Assessing anti-malarial drug effects ex vivo using the haemozoin detection assay

Abstract

Background: In vitro sensitivity assays are crucial to detect and monitor drug resistance. Plasmodium falciparum has developed resistance to almost all anti-malarial drugs. Although different in vitro drug assays are available, some of their inherent characteristics limit their application, especially in the field. A recently developed approach based on the flow cytometric detection of haemozoin (Hz) allowed reagent-free monitoring of parasite maturation and detection of drug effects in culture-adapted parasites. In this study, the set-up, performance and usefulness of this novel assay were investigated under field conditions in Gabon.

Methods: An existing flow cytometer (Cyflow Blue) was modified on site to detect light depolarization caused by Hz. Blood from malaria patients was incubated for 72 hrs with increasing concentrations of chloroquine, artesunate and artemisinin. The percentage of depolarizing red blood cells (RBC) was used as maturation indicator and measured at 24, 48 and 72 hrs of incubation to determine parasite growth and drug effects.

Results: The flow cytometer was easily adapted on site to detect light depolarization caused by Hz. Analysis of ex vivo cultures of parasites, obtained from blood samples of malaria patients, showed four different growth profiles. In 39/46 samples, 50% inhibitory concentrations (IC50) were successfully determined. IC50 values for chloroquine were higher than 200 nM in 70% of the samples, indicating the presence of chloroquine-resistant parasites. For artesunate and artemisinin, IC50 values ranged from 0.9 to 60 nM and from 2.2 nM to 124 nM, respectively, indicating fully sensitive parasites.

Conclusion: Flow cytometric detection of Hz allowed the detection of drug effects in blood samples from malaria patients, without using additional reagents or complex protocols. Adjustment of the initial parasitaemia was not required, which greatly simplifies the protocol, although it may lead to different IC50 values. Further investigation of set-up conditions of the Hz assay, as well as future studies in various settings should be performed to further determine the usefulness of this assay as a tool for rapid resistance testing in malaria-endemic countries.

Figure 1

Flow cytometry modifications to detect light depolarization. The optical set-up of the Cyflow (Partec, Münster, Germany) (A) was easily modified to allow the detection of light depolarization. Four optical components from the original set-up (blue boxes in A) had to be replaced by the optical components shown in B, as described in the Methods section. Filters were simply replaced by unscrewing the original ones from the filter holder, or by removing the metallic ring (second row in B).
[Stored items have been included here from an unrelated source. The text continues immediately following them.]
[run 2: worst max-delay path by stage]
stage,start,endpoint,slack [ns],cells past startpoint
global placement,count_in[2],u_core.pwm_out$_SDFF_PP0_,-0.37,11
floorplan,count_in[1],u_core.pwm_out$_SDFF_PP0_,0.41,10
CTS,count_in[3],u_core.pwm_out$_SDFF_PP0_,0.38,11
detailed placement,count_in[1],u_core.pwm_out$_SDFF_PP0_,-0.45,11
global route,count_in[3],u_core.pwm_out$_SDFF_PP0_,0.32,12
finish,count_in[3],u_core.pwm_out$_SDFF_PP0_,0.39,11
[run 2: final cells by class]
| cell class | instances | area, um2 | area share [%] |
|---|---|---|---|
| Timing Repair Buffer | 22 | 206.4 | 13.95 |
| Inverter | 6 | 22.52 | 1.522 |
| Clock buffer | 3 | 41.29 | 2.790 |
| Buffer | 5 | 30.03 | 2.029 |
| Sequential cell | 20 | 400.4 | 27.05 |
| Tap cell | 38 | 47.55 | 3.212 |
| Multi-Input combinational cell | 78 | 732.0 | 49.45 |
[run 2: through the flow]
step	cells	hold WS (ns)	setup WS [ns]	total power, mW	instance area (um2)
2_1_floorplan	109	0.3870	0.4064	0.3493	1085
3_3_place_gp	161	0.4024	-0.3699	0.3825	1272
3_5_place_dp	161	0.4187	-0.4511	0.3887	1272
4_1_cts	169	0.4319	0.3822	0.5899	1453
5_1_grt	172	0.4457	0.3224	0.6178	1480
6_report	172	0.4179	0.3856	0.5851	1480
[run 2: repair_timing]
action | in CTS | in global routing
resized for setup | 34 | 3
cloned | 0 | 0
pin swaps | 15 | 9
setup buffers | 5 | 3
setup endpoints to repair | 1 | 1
==> src/rtl/mem_port_arbiter.sv <==
// Round-robin arbiter sharing one memory port between instruction fetch (port 0)
// and load/store (port 1), with a per-transaction watchdog.
`ifndef ADDRESS_WIDTH
`define ADDRESS_WIDTH 32
`endif
`ifndef DATA_WIDTH
`define DATA_WIDTH 32
`endif

module mem_port_arbiter #(
  parameter int ADDR_W  = `ADDRESS_WIDTH,
  parameter int DATA_W  = `DATA_WIDTH,
  parameter int TIMEOUT = 64
) (
  input  logic              clk,
  input  logic              reset,
  input  logic              i_req0_addr_valid,
  input  logic [ADDR_W-1:0] i_req0_addr,
  output logic              o_req0_mem_valid,
  output logic [DATA_W-1:0] o_req0_mem_data,
  input  logic              i_req1_addr_valid,
  input  logic [ADDR_W-1:0] i_req1_addr,
  input  logic              i_req1_we,
  input  logic [DATA_W-1:0] i_req1_wdata,
  output logic              o_req1_mem_valid,
  output logic [DATA_W-1:0] o_req1_mem_data,
  output logic              o_mem_addr_valid,
  output logic [ADDR_W-1:0] o_mem_addr,
  output logic              o_mem_we,
  output logic [DATA_W-1:0] o_mem_wdata,
  input  logic              i_mem_valid,
  input  logic [DATA_W-1:0] i_mem_data,
  output logic [1:0]        o_grant,
  output logic              o_timeout
);

  typedef enum logic [1:0] {S_IDLE, S_BUSY, S_RECOVER} state_t;

  localparam logic [7:0] WDOG_LAST = 8'(TIMEOUT - 1);

  state_t      state_q, state_d;
  logic [1:0]  grant_q, grant_d;
  logic        last_q, last_d;   // 1 = port 1 held the most recent grant
  logic [7:0]  wdog_q, wdog_d;
  logic        sel_valid;

  assign sel_valid = grant_q[1] ? i_req1_addr_valid : i_req0_addr_valid;
  assign o_grant   = grant_q;

  always_ff @(posedge clk) begin
    if (reset) begin
      state_q <= S_IDLE;
      grant_q <= 2'b00;
      last_q  <= 1'b1;
      wdog_q  <= 8'd0;
    end else begin
      state_q <= state_d;
      grant_q <= grant_d;
      last_q  <= last_d;
      wdog_q  <= wdog_d;
    end
  end

  always_comb begin
    state_d          = state_q;
    grant_d          = grant_q;
    last_d           = last_q;
    wdog_d           = wdog_q;
    o_mem_addr_valid = 1'b0;
    o_mem_addr       = '0;
    o_mem_we         = 1'b0;
    o_mem_wdata      = '0;
    o_req0_mem_valid = 1'b0;
    o_req0_mem_data  = '0;
    o_req1_mem_valid = 1'b0;
    o_req1_mem_data  = '0;
    o_timeout        = 1'b0;

    case (state_q)
      S_IDLE: begin
        if (i_req0_addr_valid || i_req1_addr_valid) begin
          state_d = S_BUSY;
          wdog_d  = 8'd0;
          if (i_req0_addr_valid && i_req1_addr_valid)
            grant_d = last_q ? 2'b01 : 2'b10;
          else
            grant_d = i_req0_addr_valid ? 2'b01 : 2'b10;
        end
      end

      S_BUSY: begin
        // The memory request follows the granted requester's live valid, so an
        // abort removes it in the same cycle.
        o_mem_addr_valid = sel_valid;
        if (sel_valid) begin
          o_mem_addr = grant_q[1] ? i_req1_addr : i_req0_addr;
          if (grant_q[1]) begin
            o_mem_we    = i_req1_we;
            o_mem_wdata = i_req1_wdata;
          end
        end
        if (i_mem_valid) begin
          o_req0_mem_valid = grant_q[0];
          o_req0_mem_data  = grant_q[0] ? i_mem_data : '0;
          o_req1_mem_valid = grant_q[1];
          o_req1_mem_data  = grant_q[1] ? i_mem_data : '0;
        end

        // A response takes priority over both abort and watchdog expiry.
        if (i_mem_valid) begin
          last_d  = grant_q[1];
          grant_d = 2'b00;
          state_d = S_IDLE;
        end else if (!sel_valid) begin
          last_d  = grant_q[1];
          grant_d = 2'b00;
          state_d = S_RECOVER;
        end else if (wdog_q == WDOG_LAST) begin
          o_timeout = 1'b1;
          last_d    = grant_q[1];
          grant_d   = 2'b00;
          state_d   = S_RECOVER;
        end else begin
          wdog_d = wdog_q + 8'd1;
        end
      end

      S_RECOVER: state_d = S_IDLE;

      default: state_d = S_IDLE;
    endcase
  end

endmodule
This was accomplished using simple tools (bottom row in B). Note that in this case, polarization filters were glued inside the holder (arrows in B) so that they would not move, since to attain the best depolarization signal polarizers should be perpendicular to each other. The final optical layout to detect light depolarization is presented in C.

Figure 2

Representative analysis of drug effects assessed after ex vivo culture of blood samples from malaria patients. Representative plots of flow cytometric analysis of an uninfected blood sample (A) and a sample from a malaria patient with 1.5% parasitaemia (B). At time point 0 of incubation, no difference in depolarizing events is observed between the infected samples and the uninfected control (A and B). However, Hz is produced as the parasite matures, and after 24 hrs of incubation an increase in the percentage of depolarizing cells is detected (B) from 0.02 to 0.36. In this example, drug effects could be determined after only 24 hrs of incubation (C). Contrary to chloroquine, where resistance was observed, artesunate and artemisinin are still effective drugs (C).

Figure 3

Inhibitory 50% concentrations obtained for artesunate and artemisinin. Using the Hz detection assay, IC50 values for artesunate and artemisinin differed between samples ranging from 0.9 to 60 nM and from 2.2 nM to 124 nM, respectively. IC50 values obtained by the HRP-2 ELISA ranged from 0.6 to 31 nM for artesunate and from 0.6 to 94.8 nM for artemisinin.